Using OLD and NEW with DELETE
DELETE
operations have NULL
for NEW
values since the row no longer exists, but OLD
captures all the deleted data.
Basic DELETE with OLD
Capture what was deleted for audit purposes:
DELETE FROM products
WHERE stock_quantity < 100
RETURNING
OLD.id,
OLD.name,
OLD.price,
OLD.stock_quantity,
'DELETED_LOW_STOCK' AS reason;
id | name | price | stock_quantity | reason
----+---------+-------+----------------+---------------------
4 | Monitor | 299.99| 75 | DELETED_LOW_STOCK
5 | Webcam | 89.99| 100 | DELETED_LOW_STOCK
(2 rows)
Even though the rows no longer exist in the table, OLD
preserves their final state for logging or application processing.

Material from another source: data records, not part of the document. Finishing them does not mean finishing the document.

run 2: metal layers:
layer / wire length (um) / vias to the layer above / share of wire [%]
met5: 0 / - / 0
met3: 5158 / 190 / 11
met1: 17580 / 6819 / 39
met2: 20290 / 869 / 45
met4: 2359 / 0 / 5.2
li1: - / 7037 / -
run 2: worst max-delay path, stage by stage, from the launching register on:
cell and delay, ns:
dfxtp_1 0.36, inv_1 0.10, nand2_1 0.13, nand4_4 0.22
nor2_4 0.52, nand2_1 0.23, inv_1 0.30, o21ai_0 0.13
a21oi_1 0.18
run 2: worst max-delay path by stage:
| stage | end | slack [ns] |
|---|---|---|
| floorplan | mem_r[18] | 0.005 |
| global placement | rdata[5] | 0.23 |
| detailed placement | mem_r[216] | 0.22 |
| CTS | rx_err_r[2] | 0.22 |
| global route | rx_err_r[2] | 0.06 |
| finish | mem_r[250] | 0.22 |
<file path="src/hsg_defs.svh">
// haptic signal generator: register offsets, field positions, reset values
// and timing counts; included by the package and the design module
`ifndef HSG_DEFS_SVH
`define HSG_DEFS_SVH

`define HSG_ADDR_W 8
`define HSG_OFF_CTRL 8'h90
`define HSG_OFF_DIV 8'h91
`define HSG_OFF_L1 8'h92
`define HSG_OFF_D1 8'h93
`define HSG_OFF_L2 8'h94
`define HSG_OFF_D2 8'h95
`define HSG_OFF_L3 8'h96
`define HSG_OFF_D3 8'h97
`define HSG_OFF_STS 8'h98
`define HSG_OFF_MIX 8'h99

`define HSG_RATE_MSB 14
`define HSG_RATE_LSB 11
`define HSG_TRIG_BIT 4
`define HSG_MODE_MSB 3
`define HSG_MODE_LSB 2
`define HSG_ACT_BIT 1
`define HSG_ACTIVE_BIT 0

`define HSG_DIV_RST 15'h7FFF
`define HSG_MIX_RST 8'h00
`define HSG_SRC_HAPTIC 8'h06
`define HSG_RATE_ASYNC 4'h8

// clock and step timing
`define HSG_CLK_HZ 10000000
`define HSG_STEP_NS 625000
`define HSG_CLK_NS 100
`define HSG_TICK_SYNC_HZ 6144000
`define HSG_TICK_ASYNC_HZ 5644800

`endif

</file>
<file path="src/hsg_pkg.sv">
// haptic signal generator types: modes, states and the bus request struct
// assumes hsg_defs.svh is on the include path
`include "hsg_defs.svh"

package hsg_pkg;

  typedef enum logic [1:0] {
    HSG_MODE_OFF = 2'h0,
    HSG_MODE_CONT = 2'h1,
    HSG_MODE_SHOT = 2'h2,
    HSG_MODE_RSVD = 2'h3
  } hsg_mode_t;

  // gray order along idle -> p1 -> p2 -> p3
  typedef enum logic [1:0] {
    HSG_ST_IDLE = 2'b00,
    HSG_ST_P1 = 2'b01,
    HSG_ST_P2 = 2'b11,
    HSG_ST_P3 = 2'b10
  } hsg_state_t;

  typedef struct packed {
    logic wr;
    logic rd;
    logic [`HSG_ADDR_W-1:0] addr;
    logic [15:0] wdata;
  } hsg_req_t;

endpackage

</file>
<file path="src/hsg_generator.sv">
// haptic signal generator: register file, one-shot sequencer, tone/dc source
// assumes a 10 MHz clock, a single-cycle strobe bus and an external mixer
// that consumes the 16-bit sample when sample_valid_o pulses
`timescale 1ns/1ns
`include "hsg_defs.svh"

// Overview of operation
// - mixer source code 06h selects haptic stream
// - mode 00 off, 01 continuous, 10 one-shot
// - trigger write runs phases one, two, three
// - actuator bit: 0 rotating mass, 1 resonant
// - rotating mass outputs signed DC level
// - resonant outputs square wave, negative inverts
// - continuous mode uses only phase two level
// - tone freq is tick over 2(div+1)
// - tick is 6.144 or 5.6448 MHz
// - rate below 1000 uses 6.144 MHz tick
// - divider ignored for rotating mass
// - phase levels are 8-bit two's complement
// - phases one and three use own levels
// - phase one lasts count times 0.625 ms
// - phase two lasts 11-bit count steps
// - phase three lasts 9-bit count steps
// - status bit high while one-shot runs
// - rate codes 0-2 sync, 8-9 async
module hsg_generator
  import hsg_pkg::*;
(
  input wire logic clk_i,
  input wire logic rst_n_i,
  input wire hsg_req_t bus_i,
  output logic [15:0] rdata_o,
  output logic [15:0] sample_o,
  output logic sample_valid_o,
  output logic [15:0] mixer_data_o
);

  localparam int STEP_CYC = `HSG_STEP_NS / `HSG_CLK_NS;
  // tick enable: phase accumulator at 10 MHz produces the tick rate
  localparam logic [23:0] TICK_INC_SYNC =
    24'((64'(`HSG_TICK_SYNC_HZ) << 24) / `HSG_CLK_HZ);
  localparam logic [23:0] TICK_INC_ASYNC =
    24'((64'(`HSG_TICK_ASYNC_HZ) << 24) / `HSG_CLK_HZ);

  function automatic logic sel(input logic [`HSG_ADDR_W-1:0] a,
                               input logic [`HSG_ADDR_W-1:0] off);
    sel = (a == off);
  endfunction

  logic [3:0] rate_reg;
  hsg_mode_t mode_reg;
  logic act_reg;
  logic [14:0] div_reg;
  logic [7:0] l1_reg, l2_reg, l3_reg;
  logic [8:0] d1_reg, d3_reg;
  logic [10:0] d2_reg;
  logic [7:0] mix_src_reg;
  logic [15:0] rdata_reg;
  hsg_state_t st_reg, st_next;
  logic [12:0] step_cnt_reg;
  logic [10:0] phase_cnt_reg;
  logic [23:0] tick_acc_reg;
  logic tick_reg;
  logic [14:0] div_cnt_reg;
  logic pol_reg;
  logic [15:0] sample_reg;
  logic trig;
  logic step_done;
  logic phase_end;
  logic [10:0] phase_len;
  logic [7:0] level;
  logic [23:0] tick_sum;
  logic tick_async;

  assign trig = bus_i.wr && sel(bus_i.addr, `HSG_OFF_CTRL) &&
    bus_i.wdata[`HSG_TRIG_BIT] && mode_reg == HSG_MODE_SHOT;

  // write strobe aimed at one offset
  function automatic logic wr_sel(input hsg_req_t r,
                                  input logic [`HSG_ADDR_W-1:0] off);
    wr_sel = r.wr && sel(r.addr, off);
  endfunction

  // 8-bit level placed at the top of the 16-bit sample word
  function automatic logic [15:0] scale(input logic [7:0] lvl);
    scale = {lvl, 8'h00};
  endfunction

  // control fields; the trigger bit is a strobe and is never stored
  // a reserved mode code is kept but drives no output
  always_ff @(posedge clk_i or negedge rst_n_i) begin
    if (!rst_n_i) begin
      rate_reg <= 4'h0;
      mode_reg <= HSG_MODE_OFF;
      act_reg <= 1'b0;
    end else if (wr_sel(bus_i, `HSG_OFF_CTRL)) begin
      rate_reg <= bus_i.wdata[`HSG_RATE_MSB:`HSG_RATE_LSB];
      mode_reg <= hsg_mode_t'(bus_i.wdata[`HSG_MODE_MSB:`HSG_MODE_LSB]);
      act_reg <= bus_i.wdata[`HSG_ACT_BIT];
    end
  end

  // resonance divider, read only by the resonant path
  always_ff @(posedge clk_i or negedge rst_n_i) begin
    if (!rst_n_i) begin
      div_reg <= `HSG_DIV_RST;
    end else if (wr_sel(bus_i, `HSG_OFF_DIV)) begin
      div_reg <= bus_i.wdata[14:0];
    end
  end

  // phase levels, signed 8-bit
  always_ff @(posedge clk_i or negedge rst_n_i) begin
    if (!rst_n_i) begin
      l1_reg <= 8'h00;
    end else if (wr_sel(bus_i, `HSG_OFF_L1)) begin
      l1_reg <= bus_i.wdata[7:0];
    end
  end

  always_ff @(posedge clk_i or negedge rst_n_i) begin
    if (!rst_n_i) begin
      l2_reg <= 8'h00;
    end else if (wr_sel(bus_i, `HSG_OFF_L2)) begin
      l2_reg <= bus_i.wdata[7:0];
    end
  end

  always_ff @(posedge clk_i or negedge rst_n_i) begin
    if (!rst_n_i) begin
      l3_reg <= 8'h00;
    end else if (wr_sel(bus_i, `HSG_OFF_L3)) begin
      l3_reg <= bus_i.wdata[7:0];
    end
  end

  // phase lengths in 0.625 ms steps
  always_ff @(posedge clk_i or negedge rst_n_i) begin
    if (!rst_n_i) begin
      d1_reg <= 9'h000;
    end else if (wr_sel(bus_i, `HSG_OFF_D1)) begin
      d1_reg <= bus_i.wdata[8:0];
    end
  end

  always_ff @(posedge clk_i or negedge rst_n_i) begin
    if (!rst_n_i) begin
      d2_reg <= 11'h000;
    end else if (wr_sel(bus_i, `HSG_OFF_D2)) begin
      d2_reg <= bus_i.wdata[10:0];
    end
  end

  always_ff @(posedge clk_i or negedge rst_n_i) begin
    if (!rst_n_i) begin
      d3_reg <= 9'h000;
    end else if (wr_sel(bus_i, `HSG_OFF_D3)) begin
      d3_reg <= bus_i.wdata[8:0];
    end
  end

  // output mixer source select
  always_ff @(posedge clk_i or negedge rst_n_i) begin
    if (!rst_n_i) begin
      mix_src_reg <= `HSG_MIX_RST;
    end else if (wr_sel(bus_i, `HSG_OFF_MIX)) begin
      mix_src_reg <= bus_i.wdata[7:0];
    end
  end

  // a one-shot profile is in progress
  logic busy;
  assign busy = st_reg != HSG_ST_IDLE;

  // register image for a read; unmapped offsets and the trigger read 0
  function automatic logic [15:0] read_word(
      input logic [`HSG_ADDR_W-1:0] a);
    logic [15:0] w;
    w = 16'h0000;
    case (a)
      `HSG_OFF_CTRL: begin
        w[`HSG_RATE_MSB:`HSG_RATE_LSB] = rate_reg;
        w[`HSG_MODE_MSB:`HSG_MODE_LSB] = mode_reg;
        w[`HSG_ACT_BIT] = act_reg;
      end
      `HSG_OFF_DIV: w[14:0] = div_reg;
      `HSG_OFF_L1: w[7:0] = l1_reg;
      `HSG_OFF_D1: w[8:0] = d1_reg;
      `HSG_OFF_L2: w[7:0] = l2_reg;
      `HSG_OFF_D2: w[10:0] = d2_reg;
      `HSG_OFF_L3: w[7:0] = l3_reg;
      `HSG_OFF_D3: w[8:0] = d3_reg;
      `HSG_OFF_STS: w[`HSG_ACTIVE_BIT] = busy;
      `HSG_OFF_MIX: w[7:0] = mix_src_reg;
      default: w = 16'h0000;
    endcase
    read_word = w;
  endfunction

  // read data, valid only in the cycle after the read strobe
  always_ff @(posedge clk_i or negedge rst_n_i) begin
    if (!rst_n_i) begin
      rdata_reg <= 16'h0000;
    end else if (bus_i.rd) begin
      rdata_reg <= read_word(bus_i.addr);
    end else begin
      rdata_reg <= 16'h0000;
    end
  end
  assign rdata_o = rdata_reg;

  // 0.625 ms step counter, restarted on trigger
  always_ff @(posedge clk_i or negedge rst_n_i) begin
    if (!rst_n_i) begin
      step_cnt_reg <= 13'h0000;
    end else if (trig || st_reg == HSG_ST_IDLE || step_done) begin
      step_cnt_reg <= 13'h0000;
    end else begin
      step_cnt_reg <= step_cnt_reg + 13'h0001;
    end
  end
  assign step_done = step_cnt_reg == 13'(STEP_CYC - 1);

  always_comb begin
    case (st_reg)
      HSG_ST_P1: begin
        phase_len = {2'b00, d1_reg};
      end
      HSG_ST_P2: begin
        phase_len = d2_reg;
      end
      HSG_ST_P3: begin
        phase_len = {2'b00, d3_reg};
      end
      default: phase_len = 11'h000;
    endcase
  end
  // zero-length phase ends at once; otherwise after phase_len steps
  assign phase_end = phase_len == 11'h000 ||
    (step_done && phase_cnt_reg == phase_len - 11'h001);

  always_comb begin
    st_next = st_reg;
    case (st_reg)
      HSG_ST_IDLE: begin
        if (trig) st_next = HSG_ST_P1;
      end
      HSG_ST_P1: begin
        if (phase_end) st_next = HSG_ST_P2;
      end
      HSG_ST_P2: begin
        if (phase_end) st_next = HSG_ST_P3;
      end
      HSG_ST_P3: begin
        if (phase_end) st_next = HSG_ST_IDLE;
      end
      default: st_next = HSG_ST_IDLE;
    endcase
    // leaving one-shot mode aborts; a new trigger restarts phase one
    if (mode_reg != HSG_MODE_SHOT) begin
      st_next = HSG_ST_IDLE;
    end else if (trig) begin
      st_next = HSG_ST_P1;
    end
  end

  always_ff @(posedge clk_i or negedge rst_n_i) begin
    if (!rst_n_i) begin
      st_reg <= HSG_ST_IDLE;
    end else begin
      st_reg <= st_next;
    end
  end

  // steps spent in the current phase, cleared on every state change
  always_ff @(posedge clk_i or negedge rst_n_i) begin
    if (!rst_n_i) begin
      phase_cnt_reg <= 11'h000;
    end else if (st_next != st_reg || trig) begin
      phase_cnt_reg <= 11'h000;
    end else if (step_done) begin
      phase_cnt_reg <= phase_cnt_reg + 11'h001;
    end
  end

  // system tick enable, rate chosen by the rate field
  // the average rate sits slightly below nominal (truncated increment); single ticks jitter by one clock
  assign tick_async = rate_reg >= `HSG_RATE_ASYNC;
  assign tick_sum = tick_acc_reg +
    (tick_async ? TICK_INC_ASYNC : TICK_INC_SYNC);

  always_ff @(posedge clk_i or negedge rst_n_i) begin
    if (!rst_n_i) begin
      tick_acc_reg <= 24'h000000;
    end else begin
      tick_acc_reg <= tick_sum;
    end
  end

  // a carry out of the accumulator marks one tick
  always_ff @(posedge clk_i or negedge rst_n_i) begin
    if (!rst_n_i) begin
      tick_reg <= 1'b0;
    end else begin
      tick_reg <= tick_sum < tick_acc_reg;
    end
  end

  // end of one half period of the resonant wave
  logic half_done;
  assign half_done = tick_reg && div_cnt_reg >= div_reg;

  // divider count restarts after div+1 ticks
  always_ff @(posedge clk_i or negedge rst_n_i) begin
    if (!rst_n_i) begin
      div_cnt_reg <= 15'h0000;
    end else if (half_done) begin
      div_cnt_reg <= 15'h0000;
    end else if (tick_reg) begin
      div_cnt_reg <= div_cnt_reg + 15'h0001;
    end
  end

  // polarity toggles every div+1 ticks: period 2(div+1) ticks
  always_ff @(posedge clk_i or negedge rst_n_i) begin
    if (!rst_n_i) begin
      pol_reg <= 1'b0;
    end else if (half_done) begin
      pol_reg <= ~pol_reg;
    end
  end

  // level of the phase now running; zero when idle or disabled
  always_comb begin
    level = 8'h00;
    case (mode_reg)
      HSG_MODE_CONT: begin
        level = l2_reg;
      end
      HSG_MODE_SHOT: begin
        case (st_reg)
          HSG_ST_P1: begin
            level = l1_reg;
          end
          HSG_ST_P2: begin
            level = l2_reg;
          end
          HSG_ST_P3: begin
            level = l3_reg;
          end
          default: level = 8'h00;
        endcase
      end
      default: level = 8'h00;
    endcase
  end

  // level scaled to 16-bit full scale; resonant output flips sign
  always_ff @(posedge clk_i or negedge rst_n_i) begin
    if (!rst_n_i) begin
      sample_reg <= 16'h0000;
    end else if (!act_reg) begin
      sample_reg <= scale(level);
    end else if (pol_reg) begin
      sample_reg <= 16'(-$signed(scale(level)));
    end else begin
      sample_reg <= scale(level);
    end
  end
  assign sample_o = sample_reg;
  assign sample_valid_o = tick_reg;
  // mixer input stage: haptic sample only when its source code is set
  assign mixer_data_o = (mix_src_reg == `HSG_SRC_HAPTIC) ?
    sample_reg : 16'h0000;

endmodule

</file>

Calculating statistics on deleted data
You can perform aggregations and calculations on deleted data:
DELETE FROM products
WHERE price < 50
RETURNING
OLD.name,
OLD.price,
OLD.stock_quantity,
OLD.price * OLD.stock_quantity AS total_inventory_value;
name | price | stock_quantity | total_inventory_value
-------+-------+----------------+-----------------------
Mouse | 34.99 | 250 | 8747.50
(1 row)
DELETE 1
This returns the value of inventory being removed, useful for accounting systems or inventory management.
Using OLD and NEW with MERGE
MERGE
operations can perform INSERT
, UPDATE
, or DELETE
actions depending on whether rows match. The OLD
and NEW
behavior varies by the action taken:
CREATE TABLE inventory_updates (
product_name VARCHAR(100),
new_stock INTEGER,
price_adjustment DECIMAL(10, 2)
);
INSERT INTO inventory_updates VALUES
('Laptop', 40, -50.00),
('Mouse', NULL, 5.00),
('Tablet', 80, 399.99);
CREATE TABLE
INSERT 0 3
Now perform a MERGE
that updates existing products and inserts new ones:
MERGE INTO products p
USING inventory_updates u ON p.name = u.product_name
WHEN MATCHED THEN
UPDATE SET
stock_quantity = COALESCE(u.new_stock, p.stock_quantity),
price = p.price + COALESCE(u.price_adjustment, 0)
WHEN NOT MATCHED THEN
INSERT (name, price, stock_quantity)
VALUES (u.product_name, u.price_adjustment, u.new_stock)
RETURNING
p.name,
OLD.stock_quantity AS old_stock,
NEW.stock_quantity AS new_stock,
OLD.price AS old_price,
NEW.price AS new_price,
CASE
WHEN OLD IS NULL THEN 'INSERT'
ELSE 'UPDATE'
END AS action_taken;
name | old_stock | new_stock | old_price | new_price | action_taken
--------+-----------+-----------+-----------+-----------+--------------
Laptop | | 40 | | -50.00 | INSERT
Mouse | | | | 5.00 | INSERT
Tablet | | 80 | | 399.99 | INSERT
(3 rows)
MERGE 3
The MERGE
operation updated the Laptop and Mouse (reducing stock and adjusting prices) while inserting the Tablet as a new product. OLD
and NEW
clearly show which rows were modified versus inserted.
Final thoughts
PostgreSQL 18's OLD
and NEW
support in RETURNING
clauses eliminates a long-standing pain point for developers building applications that track changes. What previously required triggers, separate queries, or application-level logic can now be accomplished in single, atomic database operations.
This tutorial covered the fundamentals and common patterns, but the flexibility of OLD
and NEW
enables many more creative solutions. Experiment with these features in your applications to discover new ways to simplify data modification workflows.
For more comprehensive information about RETURNING
clauses and data-modifying statements, consult the official PostgreSQL documentation and explore how other PostgreSQL 18 features complement this capability.
Thanks for reading, and happy querying!